Artık Merkür’ün Neden Karanlık Olduğunu Biliyoruz

0
6214
ssoxkh9xiyae93egtljh
ssoxkh9xiyae93egtljh

Merkür’le ilgili gökbilimcilerin kafasını kurcalayan bir şey var: Merkür çok karanlık. Daha az demire sahip olmasına rağmen Ay’dan bile daha karanlık. Ama sonunda, bilim insanları sırrı çözdü ve keşifleri Güneş Sistemi’nin en içteki gezegeni ile ilgili etkileyici geçmişine ışık tutuyor.

Merkür, taş renkli ve karbon bazlı grafit ile kaplı. Dahası, Nature Geoscience’da yayınlanan çalışmalara göre, Merkür’ün üzerindeki grafit arazileri, antik bir lav okyanusunun sebep olduğu kalın bir karbon kabuğunun açıkta kalan kalıntıları olabilir.

John Hopkins Üniversitesi Uygulamalı Fizik Laboratuvar’ından ve çalışmanın başyazarı gökbilimci Patrick Peplowski, “Bu çok büyük bir sürprizdi. Soru şu ki: eğer karbon kalıntıları sadece Merkür’de var ve diğer gezegenlerde yoksa, nasıl bir süreç bu kadar karbonu biriktirmiş olabilir?” dedi.

Bilim insanları bir sene önce Merkür’deki karanlığın sebebinin, tipik faktörler olan demir ve titanyum değil de karbon olabileceğini söylemişlerdi. Gökbilimcileri simülasyonlarla gösterdi ki, Güneş Sistemi’nin ilk zamanlarında grafit bakımından zengin göktaşları Merkür’e yağmış olabilir.

Eşyazar ve MESSENGER görevinde Yardımcı Baş Araştırmacı Larry Nittler’in konuyla ilgili şu açıklamada bulundu:

“Karbon salınımını çözümlemek için MESSENGER’in Nötron Spektrometre’sini kullandık ve bunun Merkür’deki en karanlık materyalle ilişkili olduğunu gördük. Bu materyal büyük bir olasılıkla kabuğun diplerinden ortaya çıkıyor.”

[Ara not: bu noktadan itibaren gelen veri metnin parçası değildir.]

$ cat config.mk
export PLATFORM = sky130hd
export DESIGN_NAME = rr_byte_arbiter
export DESIGN_NICKNAME = d
export VERILOG_FILES = /design/src/rtl/rr_byte_arbiter.sv
export SDC_FILE = /design/constraint.sdc
export NUM_CORES = 1
export LEC_CHECK = 0
export ABC_AREA = 1
export BUFFER_PORTS_ARGS = -buffer_cell sky130_fd_sc_hd__buf_4
export CORE_MARGIN = 10
export CORE_UTILIZATION = 45
export CTS_CLUSTER_DIAMETER = 150
export DETAILED_ROUTE_END_ITERATION = 10
export PLACE_DENSITY = 0.76
export SLEW_MARGIN = 15
export SYNTH_ARGS = -nofsm -noshare
export SYNTH_HDL_FRONTEND = slang
export SYNTH_SLANG_ARGS = --single-unit
$ cat constraint.sdc
create_clock -name clk -period 1.44 [get_ports clk]
set_input_delay 0.072 -clock clk [delete_from_list [all_inputs] [get_ports clk]]
set_output_delay 0.072 -clock clk [all_outputs]
set_load 0.01 [all_outputs]
$ cat src/rtl/rr_byte_arbiter.sv
// Four-channel round-robin byte arbiter.
// A winner is chosen in IDLE (or straight out of a HOLD handshake), and its
// byte is captured one cycle later in SETTLE, together with a one-cycle grant
// pulse. The byte then sits in HOLD until downstream accepts it.
module rr_byte_arbiter #(
    parameter int WIDTH = 8
) (
    input  logic             clk,
    input  logic             rst_n,
    input  logic [3:0]       req,
    input  logic [WIDTH-1:0] din3,
    input  logic [WIDTH-1:0] din2,
    input  logic [WIDTH-1:0] din1,
    input  logic [WIDTH-1:0] din0,
    input  logic             out_ready,
    output logic             sel1,
    output logic             sel0,
    output logic [3:0]       gnt,
    output logic             out_valid,
    output logic [WIDTH-1:0] out_data,
    output logic [7:0]       xfer_cnt
);

    typedef enum logic [1:0] {
        IDLE   = 2'd0,
        SETTLE = 2'd1,
        HOLD   = 2'd2
    } state_t;

    state_t           state_q, state_d;
    logic [1:0]       sel_q, sel_d;
    logic [1:0]       ptr_q, ptr_d;
    logic [3:0]       gnt_q, gnt_d;
    logic             out_valid_q, out_valid_d;
    logic [WIDTH-1:0] out_data_q, out_data_d;
    logic [7:0]       xfer_cnt_q, xfer_cnt_d;

    logic [3:0]       elig;
    logic [1:0]       winner;
    logic [WIDTH-1:0] din_sel;

    // Round-robin search starting just after the last served channel.
    // Offset 4 wraps back onto ptr itself, so it has the lowest priority.
    function automatic logic [1:0] rr_pick(input logic [1:0] ptr,
                                           input logic [3:0] mask);
        logic [1:0] idx;
        logic [1:0] res;
        logic       found;
        res   = ptr;
        found = 1'b0;
        for (int i = 1; i <= 4; i++) begin
            idx = ptr + 2'(i);
            if (!found && mask[idx]) begin
                res   = idx;
                found = 1'b1;
            end
        end
        return res;
    endfunction

    // A channel holding the grant pulse this cycle is not eligible, so a
    // source that drops req one cycle after gnt is never served twice.
    always_comb begin
        elig   = req & ~gnt_q;
        winner = rr_pick(ptr_q, elig);
    end

    // Data mux driven by the registered select.
    always_comb begin
        din_sel = din0;
        case (sel_q)
            2'd0:    din_sel = din0;
            2'd1:    din_sel = din1;
            2'd2:    din_sel = din2;
            default: din_sel = din3;
        endcase
    end

    // Next-state and datapath updates; gnt defaults low so it only pulses.
    always_comb begin
        state_d     = state_q;
        sel_d       = sel_q;
        ptr_d       = ptr_q;
        gnt_d       = 4'b0000;
        out_valid_d = out_valid_q;
        out_data_d  = out_data_q;
        xfer_cnt_d  = xfer_cnt_q;
        case (state_q)
            IDLE: begin
                if (|elig) begin
                    sel_d   = winner;
                    state_d = SETTLE;
                end
            end
            SETTLE: begin
                out_data_d  = din_sel;
                out_valid_d = 1'b1;
                gnt_d       = 4'b0001 << sel_q;
                ptr_d       = sel_q;
                state_d     = HOLD;
            end
            HOLD: begin
                if (out_valid_q && out_ready) begin
                    xfer_cnt_d  = xfer_cnt_q + 8'd1;
                    out_valid_d = 1'b0;
                    if (|elig) begin
                        sel_d   = winner;
                        state_d = SETTLE;
                    end else begin
                        state_d = IDLE;
                    end
                end
            end
            default: begin
                state_d = IDLE;
            end
        endcase
    end

    // State register; reset abandons any transfer in flight.
    always_ff @(posedge clk) begin
        if (!rst_n) begin
            state_q     <= IDLE;
            sel_q       <= 2'd0;
            ptr_q       <= 2'd3;
            gnt_q       <= 4'b0000;
            out_valid_q <= 1'b0;
            out_data_q  <= '0;
            xfer_cnt_q  <= 8'd0;
        end else begin
            state_q     <= state_d;
            sel_q       <= sel_d;
            ptr_q       <= ptr_d;
            gnt_q       <= gnt_d;
            out_valid_q <= out_valid_d;
            out_data_q  <= out_data_d;
            xfer_cnt_q  <= xfer_cnt_d;
        end
    end

    assign sel1      = sel_q[1];
    assign sel0      = sel_q[0];
    assign gnt       = gnt_q;
    assign out_valid = out_valid_q;
    assign out_data  = out_data_q;
    assign xfer_cnt  = xfer_cnt_q;

endmodule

MESSENGER görevinin son günlerinde yapılan alçak rakımlı uçuşlarda toplanılan grafit verileri, Merkür’ün yüzeyinin Güneş Sistemi’ndeki diğer taşlı gezegenlerden çok daha fazla karbona sahip olduğunu gösterdi. MESSENGER’ın verileri aynı zamanda karbonun göktaşı kaynaklı değil de gezegenin kendisinden kaynaklı olduğu bilgisiyle daha uyumlu. Merkür gençken ve şimdi olduğundan daha sıcakken, yüzeyi magma ile kaplıydı.

Merkür’ün tarihini daha yeni keşfediyoruz

Makalenin yazarlarına göre, grafit magma okyanusundan kristalleşip şimdilerde gezegenin yüzeyinde bulunan ve gökcisimlerinin etkisiyle ortaya çıkmış ilkel kabuğu oluşturdu. Bu araştırma, sadece iki uzay aracıyla ziyaret ettiğimiz, Güneş Sistemi’nin en küçük gezegeniyle ilgili ne kadar az bilgiye sahip olduğumuzu gözler önüne seriyor. Merkür 3 milyar mil (4,8 milyar km) yakınımızda durmasına rağmen, bize Plüton’dan çok daha yabancı bir gezegen. Fakat bu ufak gezegenden öğreneceğimiz şeyler, bulmayı beklediğimiz başka dünyalara ışık tutabilir.

“Hala Dünya-Ay sisteminin nasıl oluştuğuyla ilgili sayısız görevle edindiğimiz bilgileri yeniden gözden geçirip düzeltiyoruz. Merkür’ün erken tarihini anladığımızı düşünmek gerçekten safça olur”  diyor Peplowski.

“MESSENGER büyük bir veri yığını ile eve döndü ve henüz sadece küçük bir parçasına bakabildik. Yıllarca içinden çıkarmayı sürdüreceğimiz zengin bir bilgi deposu bulacağımızı düşünüyorum.”